How to prevent duplicates during imports (with a simple workflow)

January 28, 2024•8 min read

Duplicate records are the silent killer of CRM data quality. They cause reporting errors, waste sales time, and create customer confusion when different reps contact the same person.

Most duplicates are created during imports. You think you're cleanly bringing in historical data, but six months later you're dealing with "Acme Inc," "Acme, Inc.," "ACME," and "Acme Corporation" all as separate company records.

Here's the workflow I use to prevent duplicates during every import project.

Step 1: Understand your CRM's duplicate detection

Before importing anything, know how your CRM identifies duplicates. Different platforms use different logic.

Pipedrive duplicate detection:

Checks email for contacts
Checks company name for organizations
Checks phone number as fallback
Match must be exact (case-insensitive)

Attio duplicate detection:

More flexible matching
Can match on multiple fields
Uses fuzzy matching for names
Configurable duplicate rules

Critical insight: Most CRMs are looking for exact matches. "Acme Inc" and "Acme, Inc." are different strings and will create separate records.

Step 2: Export and audit your import data

Get all your data into a spreadsheet before trying to import. This lets you clean it systematically.

Common data sources:

Spreadsheets from various team members
Old CRM exports
Email contact lists
Event attendee lists
Form submissions

Combine all sources into a master spreadsheet. Add a "Source" column so you know where each record came from.

Step 3: Deduplicate within your import file

Before even thinking about the CRM, remove duplicates in your spreadsheet.

For contacts/people:

Sort by email address

Identify exact duplicate emails

Merge data from duplicate rows (combine all non-empty fields)

Delete duplicate rows

For companies:

Sort by company name

Standardize naming (remove "Inc," "LLC," etc. variations)

Look for similar names that should be merged

Research any unclear cases

Pro tip: Use Excel's or Google Sheets' "Remove Duplicates" feature as a starting point, but manually review the results. Automated deduplication often misses things or incorrectly merges distinct entities.

Step 4: Standardize formatting

Inconsistent formatting creates false duplicates even when the data is the same.

Company names:

Remove extra spaces
Standardize "Inc." vs "Incorporated" vs "Inc"
Decide on comma usage: "Acme, Inc." vs "Acme Inc."
Consistent capitalization
Remove parenthetical suffixes unless critical

Example transformations:

"acme corp. (formerly Beta)" → "Acme Corp"
"ACME CORPORATION" → "Acme Corporation"
"Acme Inc." (two spaces) → "Acme Inc."

Email addresses:

Convert to lowercase
Trim whitespace
Remove any with invalid format

Phone numbers:

Choose one format (e.g., +1-555-123-4567)
Remove or standardize all numbers consistently
Include country code if international

Step 5: Check against existing CRM data

Export a list of existing companies and contacts from your CRM. Compare against your import file to identify potential duplicates.

Simple approach:

Export existing CRM data (companies and contacts)

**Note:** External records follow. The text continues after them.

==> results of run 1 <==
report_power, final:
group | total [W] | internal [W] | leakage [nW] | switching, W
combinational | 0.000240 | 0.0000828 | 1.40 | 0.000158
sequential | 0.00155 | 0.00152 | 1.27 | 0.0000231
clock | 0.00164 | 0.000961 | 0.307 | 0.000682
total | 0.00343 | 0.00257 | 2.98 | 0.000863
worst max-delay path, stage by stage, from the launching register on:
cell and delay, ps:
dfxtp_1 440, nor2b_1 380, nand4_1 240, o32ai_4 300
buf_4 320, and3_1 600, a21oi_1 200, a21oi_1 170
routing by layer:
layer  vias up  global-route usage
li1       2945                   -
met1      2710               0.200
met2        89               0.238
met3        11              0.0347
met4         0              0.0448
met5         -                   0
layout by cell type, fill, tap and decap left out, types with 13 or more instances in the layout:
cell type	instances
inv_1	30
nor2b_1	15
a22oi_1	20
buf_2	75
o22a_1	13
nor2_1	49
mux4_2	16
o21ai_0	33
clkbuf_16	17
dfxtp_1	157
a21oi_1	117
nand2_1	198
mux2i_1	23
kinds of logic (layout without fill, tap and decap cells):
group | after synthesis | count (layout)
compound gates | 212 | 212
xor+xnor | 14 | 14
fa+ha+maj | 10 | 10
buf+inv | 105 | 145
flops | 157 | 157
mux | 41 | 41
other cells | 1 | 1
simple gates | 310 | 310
### config.mk
export PLATFORM = sky130hd
export DESIGN_NAME = sdl_station_end_flat
export DESIGN_NICKNAME = d
export VERILOG_FILES = /design/src/pkg/sdl_pkg.sv /design/src/pkg/sdl_link_if.sv /design/src/rtl/sdl_crc16.sv /design/src/rtl/sdl_station_end.sv /design/src/flat_wrapper.sv
export VERILOG_INCLUDE_DIRS = /design/src /design/src/pkg
export SDC_FILE = /design/constraint.sdc
export NUM_CORES = 2
export LEC_CHECK = 0
export BUFFER_PORTS_ARGS = -buffer_cell sky130_fd_sc_hd__buf_2
export CAP_MARGIN = 25
export CORE_UTILIZATION = 45
export DETAILED_ROUTE_END_ITERATION = 12
export GPL_ROUTABILITY_DRIVEN = 0
export PLACE_DENSITY_LB_ADDON = 0.2
export RECOVER_POWER = 50
export SLEW_MARGIN = 30
export SYNTH_ARGS = -nofsm -noshare
export SYNTH_HDL_FRONTEND = slang
export SYNTH_SLANG_ARGS = --single-unit
### constraint.sdc
create_clock -name clock_i -period 18.05 [get_ports clock_i]
set_input_delay 0.9025 -clock clock_i [delete_from_list [all_inputs] [get_ports clock_i]]
set_output_delay 0.9025 -clock clock_i [all_outputs]
set_load 0.02 [all_outputs]
===== src/common/adc_ctrl_defs.svh =====
`ifndef ADC_CTRL_DEFS_SVH
`define ADC_CTRL_DEFS_SVH

// control word layout, first bit shifted is bit 11
`define CW_WIDTH 12
`define CW_WRITE 11
`define CW_SEQ_HI 10
`define CW_IGN_HI 9
`define CW_IGN_MID 8
`define CW_ADDR_HI 7
`define CW_ADDR_LO 6
`define CW_PM_HI 5
`define CW_PM_LO 4
`define CW_SEQ_LO 3
`define CW_IGN_LO 2
`define CW_SPAN 1
`define CW_CODING 0

// power mode encodings
`define PM_NORMAL 2'h3
`define PM_SHUTDOWN 2'h2
`define PM_AUTO 2'h1

// reset contents: normal power, no sequencer, channel 0
`define CFG_RESET_PM 2'h3

// transfer framing in serial clock falling edges
`define XFER_EDGES 16
`define LOAD_EDGE 12
`define MUX_EDGE 14
`define RESULT_BITS 12

// wake-up time from full shutdown
`define CLK_MHZ 25
`define WAKE_NS 1000
`define WAKE_CYCLES ((`WAKE_NS * `CLK_MHZ + 999) / 1000)

`endif


===== src/common/adc_ctrl_pkg.sv =====
package adc_ctrl_pkg;

   typedef enum logic [1:0] {
      PWR_ON,
      PWR_WAKING,
      PWR_OFF
   } power_e;

   typedef struct packed {
      logic seq_hi;
      logic [1:0] addr;
      logic [1:0] pm;
      logic seq_lo;
      logic span;
      logic coding;
   } config_s;

endpackage
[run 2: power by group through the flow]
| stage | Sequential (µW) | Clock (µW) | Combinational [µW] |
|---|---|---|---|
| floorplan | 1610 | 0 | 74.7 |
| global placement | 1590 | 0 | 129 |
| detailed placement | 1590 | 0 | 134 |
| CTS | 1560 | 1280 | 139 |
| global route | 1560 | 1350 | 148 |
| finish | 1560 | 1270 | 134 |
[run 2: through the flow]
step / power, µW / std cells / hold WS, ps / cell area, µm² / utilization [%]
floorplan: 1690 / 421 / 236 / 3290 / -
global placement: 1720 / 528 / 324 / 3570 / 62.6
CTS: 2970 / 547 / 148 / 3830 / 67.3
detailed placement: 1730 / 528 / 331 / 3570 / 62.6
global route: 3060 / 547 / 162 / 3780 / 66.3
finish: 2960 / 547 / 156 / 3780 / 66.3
**src/hdl/gpp_pkg.sv**
```systemverilog
// Package with register map, field encodings and reset values of the GPIO port
package gpp_pkg;
  // ****************************************
  // Register byte offsets (one 32-bit word each)
  // ****************************************
  localparam logic [5:0] OFS_SELECT = 6'h00;
  localparam logic [5:0] OFS_DATA = 6'h04;
  localparam logic [5:0] OFS_PIN_WRITE = 6'h08;
  localparam logic [5:0] OFS_DIR_SET = 6'h0C;
  localparam logic [5:0] OFS_INT_TYPE_SET = 6'h10;
  localparam logic [5:0] OFS_PAD_SET = 6'h14;
  localparam logic [5:0] OFS_INT_ENABLE = 6'h18;
  localparam logic [5:0] OFS_INT_DISABLE = 6'h1C;
  localparam logic [5:0] OFS_INT_CLEAR = 6'h20;
  localparam logic [5:0] OFS_INT_STATUS = 6'h24;
  localparam logic [5:0] OFS_PIN_CFG = 6'h28;
  localparam logic [5:0] OFS_DIGITAL_EN = 6'h2C;
  localparam logic [5:0] OFS_PIN_INDEX = 6'h30;

  // ****************************************
  // Field positions and widths
  // ****************************************
  localparam int NUM_PINS = 8;
  localparam int DATA_W = 32;
  localparam int STRENGTH_LSB = 0;
  localparam int PADTYPE_LSB = 4;
  localparam int DIR_LSB = 8;
  localparam int INTTYPE_LSB = 12;
  localparam int FORM_BIT = 0;
  localparam int INDEX_W = 3;

  // ****************************************
  // Encodings
  // ****************************************
  typedef enum logic [1:0] {
    GPP_DRIVE_2MA, GPP_DRIVE_4MA, GPP_DRIVE_8MA, GPP_DRIVE_8MA_SLEW_LIMITED
  } gpp_strength_t;
  typedef enum logic [2:0] {
    GPP_PUSH_PULL_TYPE, GPP_PUSH_PULL_WEAK_PULL_UP, GPP_PUSH_PULL_WEAK_PULL_DOWN,
    GPP_OPEN_DRAIN_TYPE, GPP_OPEN_DRAIN_WEAK_PULL_UP, GPP_OPEN_DRAIN_WEAK_PULL_DOWN,
    GPP_ANALOG_TYPE
  } gpp_padtype_t;
  typedef enum logic [1:0] {
    GPP_DIR_IN, GPP_DIR_OUT, GPP_PERIPHERAL_CONTROLLED_MODE
  } gpp_dir_t;
  typedef enum logic [2:0] {
    GPP_TRIG_FALLING, GPP_TRIG_RISING, GPP_TRIG_BOTH, GPP_TRIG_LOW, GPP_TRIG_HIGH
  } gpp_trig_t;

  // ****************************************
  // Reset values
  // ****************************************
  localparam logic [7:0] RST_BYTE = 8'h00;
  localparam logic [31:0] RST_WORD = 32'h0000_0000;
endpackage

```
**src/hdl/gpp_port.sv**
```systemverilog
// Eight-pin GPIO port with pad configuration, interrupts and Avalon-MM slave
//
// Chosen here: the Avalon-MM slave port and the placing of the registers.
`timescale 1ns/10ps
// What this block does
// - Eight-bit select mask, bit n is pin n
// - Read returns live level of selected pins
// - Unselected and upper read bits are zero
// - Status readable raw or masked by selector
// - Enable unmasks selected pins only
// - Disable masks selected pins only
// - Clear drops pending bits of selected pins
// - Per-pin drive strength, four choices
// - Per-pin pad type, seven choices
// - Pad settings stored even for inputs
// - Pad configuration reads back as written
// - Digital input enable resets off, required
// - Direction: input, output or peripheral
// - Trigger: falling, rising, both, low, high
// - Write changes only selected output and peripheral pins
module gpp_port
  import gpp_pkg::*;
(
  input wire logic mclk,
  input wire logic reset_n,
  input wire logic clk_en,
  input wire logic [5:0] avs_address,
  input wire logic avs_read,
  input wire logic avs_write,
  input wire logic [31:0] avs_writedata,
  input wire logic [3:0] avs_byteenable,
  output logic [31:0] avs_readdata,
  output logic avs_waitrequest,
  output logic [1:0] avs_response,
  input wire logic [7:0] pin_in,
  output logic [7:0] pin_out,
  output logic [7:0] pin_oe_n,
  input wire logic [7:0] periph_out,
  input wire logic [7:0] periph_oe,
  output logic [7:0] periph_in,
  output logic [15:0] drive_strength_setting,
  output logic [23:0] pad_type_setting,
  output logic [7:0] digital_enable,
  output logic irq
);
  logic [7:0] pin_select_mask;
  logic [7:0] out_value;
  logic [7:0] int_unmask;
  logic [7:0] raw_status;
  logic [7:0] clear_req;
  logic [7:0] pin_level;
  logic status_form_select;
  logic [INDEX_W-1:0] single_pin_number;
  gpp_dir_t dir_mode [NUM_PINS];
  gpp_trig_t trig_type [NUM_PINS];
  gpp_strength_t strength [NUM_PINS];
  gpp_padtype_t padtype [NUM_PINS];
  logic ack;
  logic wr;
  logic [7:0] wbyte;
  logic [31:0] next_readdata;
  logic next_err;

  // ****************************************
  // Bus handshake
  // ****************************************
  // One wait cycle per access: request taken, answer the next edge
  assign avs_waitrequest = (avs_read | avs_write) & ~ack;
  assign wr = avs_write & ~ack & clk_en & avs_byteenable[0];
  assign wbyte = avs_writedata[7:0];

  always_ff @(posedge mclk or negedge reset_n) begin
    if (!reset_n) begin
      ack <= 1'b0;
    end else if (clk_en) begin
      ack <= (avs_read | avs_write) & ~ack;
    end
  end

  // ****************************************
  // Pin level and pad drive
  // ****************************************
  // Inputs read as zero while the digital input enable is off
  assign pin_level = pin_in & digital_enable;
  assign periph_in = pin_level;

  always_comb begin
    for (int i = 0; i < NUM_PINS; i++) begin
      pin_out[i] = 1'b0;
      pin_oe_n[i] = 1'b1;
      drive_strength_setting[2*i +: 2] = strength[i];
      pad_type_setting[3*i +: 3] = padtype[i];
      if (padtype[i] != GPP_ANALOG_TYPE && digital_enable[i]) begin
        if (dir_mode[i] == GPP_PERIPHERAL_CONTROLLED_MODE) begin
          pin_out[i] = periph_out[i];
          pin_oe_n[i] = ~periph_oe[i];
        end else if (dir_mode[i] == GPP_DIR_OUT) begin
          pin_out[i] = out_value[i];
          pin_oe_n[i] = 1'b0;
        end
        // Open drain only pulls low, high is left to the pull-up
        if (padtype[i] inside {GPP_OPEN_DRAIN_TYPE, GPP_OPEN_DRAIN_WEAK_PULL_UP,
                               GPP_OPEN_DRAIN_WEAK_PULL_DOWN}) begin
          pin_oe_n[i] = pin_oe_n[i] | pin_out[i];
          pin_out[i] = 1'b0;
        end
      end
    end
  end

  // ****************************************
  // Selection and control registers
  // ****************************************
  always_ff @(posedge mclk or negedge reset_n) begin
    if (!reset_n) begin
      pin_select_mask <= RST_BYTE;
      status_form_select <= 1'b0;
      single_pin_number <= '0;
    end else if (wr) begin
      if (avs_address == OFS_SELECT) begin
        pin_select_mask <= wbyte;
      end else if (avs_address == OFS_INT_STATUS) begin
        status_form_select <= avs_writedata[FORM_BIT];
      end else if (avs_address == OFS_PIN_INDEX) begin
        single_pin_number <= avs_writedata[INDEX_W-1:0];
      end
    end
  end

  // Output latch; writes to pins set as inputs are dropped, other selected pins take the bit
  always_ff @(posedge mclk or negedge reset_n) begin
    if (!reset_n) begin
      out_value <= RST_BYTE;
    end else if (wr && avs_address == OFS_PIN_WRITE) begin
      for (int i = 0; i < NUM_PINS; i++) begin
        if (pin_select_mask[i] && dir_mode[i] != GPP_DIR_IN) begin
          out_value[i] <= wbyte[i];
        end
      end
    end
  end

  // Per-pin direction, trigger and pad settings, applied to selected pins
  always_ff @(posedge mclk or negedge reset_n) begin
    if (!reset_n) begin
      for (int i = 0; i < NUM_PINS; i++) begin
        dir_mode[i] <= GPP_DIR_IN;
        trig_type[i] <= GPP_TRIG_FALLING;
        strength[i] <= GPP_DRIVE_2MA;
        padtype[i] <= GPP_PUSH_PULL_TYPE;
      end
    end else if (wr) begin
      for (int i = 0; i < NUM_PINS; i++) begin
        if (pin_select_mask[i]) begin
          if (avs_address == OFS_DIR_SET && avs_writedata[1:0] != 2'h3) begin
            dir_mode[i] <= gpp_dir_t'(avs_writedata[1:0]);
          end else if (avs_address == OFS_INT_TYPE_SET && avs_writedata[2:0] <= 3'h4) begin
            trig_type[i] <= gpp_trig_t'(avs_writedata[2:0]);
          end else if (avs_address == OFS_PAD_SET && avs_writedata[6:4] != 3'h7) begin
            strength[i] <= gpp_strength_t'(avs_writedata[STRENGTH_LSB +: 2]);
            padtype[i] <= gpp_padtype_t'(avs_writedata[PADTYPE_LSB +: 3]);
          end
        end
      end
    end
  end

  // Digital enable defaults off so pads come up isolated
  always_ff @(posedge mclk or negedge reset_n) begin
    if (!reset_n) begin
      digital_enable <= RST_BYTE;
    end else if (wr && avs_address == OFS_DIGITAL_EN) begin
      digital_enable <= wbyte;
    end
  end

  // ****************************************
  // Interrupts
  // ****************************************
  always_ff @(posedge mclk or negedge reset_n) begin
    if (!reset_n) begin
      int_unmask <= RST_BYTE;
    end else if (wr && avs_address == OFS_INT_ENABLE) begin
      int_unmask <= int_unmask | (wbyte & pin_select_mask);
    end else if (wr && avs_address == OFS_INT_DISABLE) begin
      int_unmask <= int_unmask & ~(wbyte & pin_select_mask);
    end
  end

  // Clear takes effect on selected pins; write-one-to-clear on the status word too
  always_comb begin
    clear_req = 8'h00;
    if (wr && avs_address == OFS_INT_CLEAR) begin
      clear_req = wbyte & pin_select_mask;
    end else if (wr && avs_address == OFS_INT_STATUS) begin
      clear_req = avs_writedata[15:8];
    end
  end

  for (genvar g = 0; g < NUM_PINS; g++) begin : g_det
    gpp_pin_detect u_det (
      .mclk(mclk),
      .reset_n(reset_n),
      .clk_en(clk_en),
      .pin_level(pin_level[g]),
      .trig_type(trig_type[g]),
      .clear_req(clear_req[g]),
      .raw_status(raw_status[g])
    );
  end

  // Level output; source stays visible until a clear lands
  assign irq = |(raw_status & int_unmask);

  // ****************************************
  // Read mux
  // ****************************************
  always_comb begin
    next_readdata = RST_WORD;
    next_err = 1'b0;
    if (avs_address == OFS_SELECT) begin
      next_readdata[7:0] = pin_select_mask;
    end else if (avs_address == OFS_DATA) begin
      next_readdata[7:0] = pin_level & pin_select_mask;
    end else if (avs_address == OFS_PIN_WRITE) begin
      next_readdata[7:0] = out_value;
    end else if (avs_address == OFS_INT_ENABLE) begin
      next_readdata[7:0] = int_unmask;
    end else if (avs_address == OFS_INT_STATUS) begin
      next_readdata[7:0] = status_form_select ? (raw_status & int_unmask) : raw_status;
    end else if (avs_address == OFS_PIN_CFG) begin
      next_readdata[STRENGTH_LSB +: 2] = strength[single_pin_number];
      next_readdata[PADTYPE_LSB +: 3] = padtype[single_pin_number];
      next_readdata[DIR_LSB +: 2] = dir_mode[single_pin_number];
      next_readdata[INTTYPE_LSB +: 3] = trig_type[single_pin_number];
    end else if (avs_address == OFS_DIGITAL_EN) begin
      next_readdata[7:0] = digital_enable;
    end else if (avs_address == OFS_PIN_INDEX) begin
      next_readdata[INDEX_W-1:0] = single_pin_number;
    end else if (!(avs_address inside {OFS_DIR_SET, OFS_INT_TYPE_SET, OFS_PAD_SET,
                                         OFS_INT_DISABLE, OFS_INT_CLEAR})) begin
      next_err = 1'b1;
    end
  end

  // Read data and response registered at the taking edge
  always_ff @(posedge mclk or negedge reset_n) begin
    if (!reset_n) begin
      avs_readdata <= RST_WORD;
      avs_response <= 2'b00;
    end else if (clk_en && (avs_read | avs_write) && !ack) begin
      avs_readdata <= avs_read ? next_readdata : RST_WORD;
      avs_response <= next_err ? 2'b11 : 2'b00;
    end
  end
endmodule

```
**src/hdl/gpp_pin_detect.sv**
```systemverilog
// Per-pin trigger detector and sticky raw interrupt status bit
`timescale 1ns/10ps
module gpp_pin_detect
  import gpp_pkg::*;
(
  input wire logic mclk,
  input wire logic reset_n,
  input wire logic clk_en,
  input wire logic pin_level,
  input wire gpp_trig_t trig_type,
  input wire logic clear_req,
  output logic raw_status
);
  logic prev_level;
  logic hit;

  // Previous level for edge detection
  always_ff @(posedge mclk or negedge reset_n) begin
    if (!reset_n) begin
      prev_level <= 1'b0;
    end else if (clk_en) begin
      prev_level <= pin_level;
    end
  end

  // Trigger decode, one of five types
  always_comb begin
    case (trig_type)
      GPP_TRIG_FALLING: hit = prev_level & ~pin_level;
      GPP_TRIG_RISING: hit = ~prev_level & pin_level;
      GPP_TRIG_BOTH: hit = prev_level ^ pin_level;
      GPP_TRIG_LOW: hit = ~pin_level;
      GPP_TRIG_HIGH: hit = pin_level;
      default: hit = 1'b0;
    endcase
  end

  // Sticky status; a new trigger wins over a clear in the same cycle
  always_ff @(posedge mclk or negedge reset_n) begin
    if (!reset_n) begin
      raw_status <= 1'b0;
    end else if (clk_en) begin
      if (hit) begin
        raw_status <= 1'b1;
      end else if (clear_req) begin
        raw_status <= 1'b0;
      end
    end
  end
endmodule

```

Create a column in your import file: "Already in CRM?"

Use VLOOKUP or similar to check if email/company exists

Flag matches for review

More thorough approach:

Use fuzzy matching tools to catch near-duplicates
Check multiple fields (company name + location, person name + company)
Review all flagged matches manually

For flagged records, decide:

Skip import (already have this record)
Update existing record (import has newer/better data)
Import as new (false positive, actually distinct)

Step 6: Create a matching strategy

Before importing, document your matching rules. This helps when reviewing post-import.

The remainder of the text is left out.